## DESCRIPTION OF THE TASK
In the data below, find the line containing "export CELL_PAD_IN_SITES_DETAIL_PLACEMENT = 1", then set down that line and every later line up to and including the line containing "set_clock_uncertainty 0.15 [all_clocks]", exactly.

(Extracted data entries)

------------------------------------------------

<file path="config.mk">
export PLATFORM = sky130hd
export DESIGN_NAME = msipd_ram
export DESIGN_NICKNAME = d
export VERILOG_FILES = /design/src/sv/msipd_ram.sv
export SDC_FILE = /design/constraint.sdc
export NUM_CORES = 1
export LEC_CHECK = 0
export ABC_AREA = 1
export BUFFER_PORTS_ARGS = -buffer_cell sky130_fd_sc_hd__buf_2
export CELL_PAD_IN_SITES_DETAIL_PLACEMENT = 1
export CELL_PAD_IN_SITES_GLOBAL_PLACEMENT = 1
export CORE_ASPECT_RATIO = 1.1
export CORE_MARGIN = 4
export CORE_UTILIZATION = 49
export DETAILED_ROUTE_END_ITERATION = 12
export PLACE_DENSITY = 0.86
export SYNTH_ARGS = -nofsm -noshare
export SYNTH_HDL_FRONTEND = slang
export SYNTH_SLANG_ARGS = --single-unit
</file>
<file path="constraint.sdc">
create_clock -name clock -period 1.5 [get_ports clock]
set_clock_uncertainty 0.15 [all_clocks]
set_input_delay 0.225 -clock clock [delete_from_list [all_inputs] [get_ports clock]]
set_output_delay 0.225 -clock clock [all_outputs]
set_load 0.03 [all_outputs]
</file>
`config.mk`:
```
export PLATFORM = sky130hd
export DESIGN_NAME = msipd_update
export DESIGN_NICKNAME = d
export VERILOG_FILES = /design/src/sv/msipd_pkg.sv /design/src/sv/msipd_update.sv
export SDC_FILE = /design/constraint.sdc
export NUM_CORES = 1
export LEC_CHECK = 0
export BUFFER_PORTS_ARGS = -buffer_cell sky130_fd_sc_hd__buf_4
export CAP_MARGIN = 10
export CORE_MARGIN = 2
export CORE_UTILIZATION = 28
export DETAILED_ROUTE_END_ITERATION = 8
export SYNTH_ARGS = -nofsm -noshare
export SYNTH_HDL_FRONTEND = slang
export SYNTH_SLANG_ARGS = --single-unit
```
`constraint.sdc`:
```
create_clock -name vclk -period 3.7
set_input_delay 0.74 -clock vclk [all_inputs]
set_output_delay 0.74 -clock vclk [all_outputs]
set_load 0.005 [all_outputs]
```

------------------------------------------------

## EXERCISE RESULT
export CELL_PAD_IN_SITES_DETAIL_PLACEMENT = 1
export CELL_PAD_IN_SITES_GLOBAL_PLACEMENT = 1
export CORE_ASPECT_RATIO = 1.1
export CORE_MARGIN = 4
export CORE_UTILIZATION = 49
export DETAILED_ROUTE_END_ITERATION = 12
export PLACE_DENSITY = 0.86
export SYNTH_ARGS = -nofsm -noshare
export SYNTH_HDL_FRONTEND = slang
export SYNTH_SLANG_ARGS = --single-unit
</file>
<file path="constraint.sdc">
create_clock -name clock -period 1.5 [get_ports clock]
set_clock_uncertainty 0.15 [all_clocks]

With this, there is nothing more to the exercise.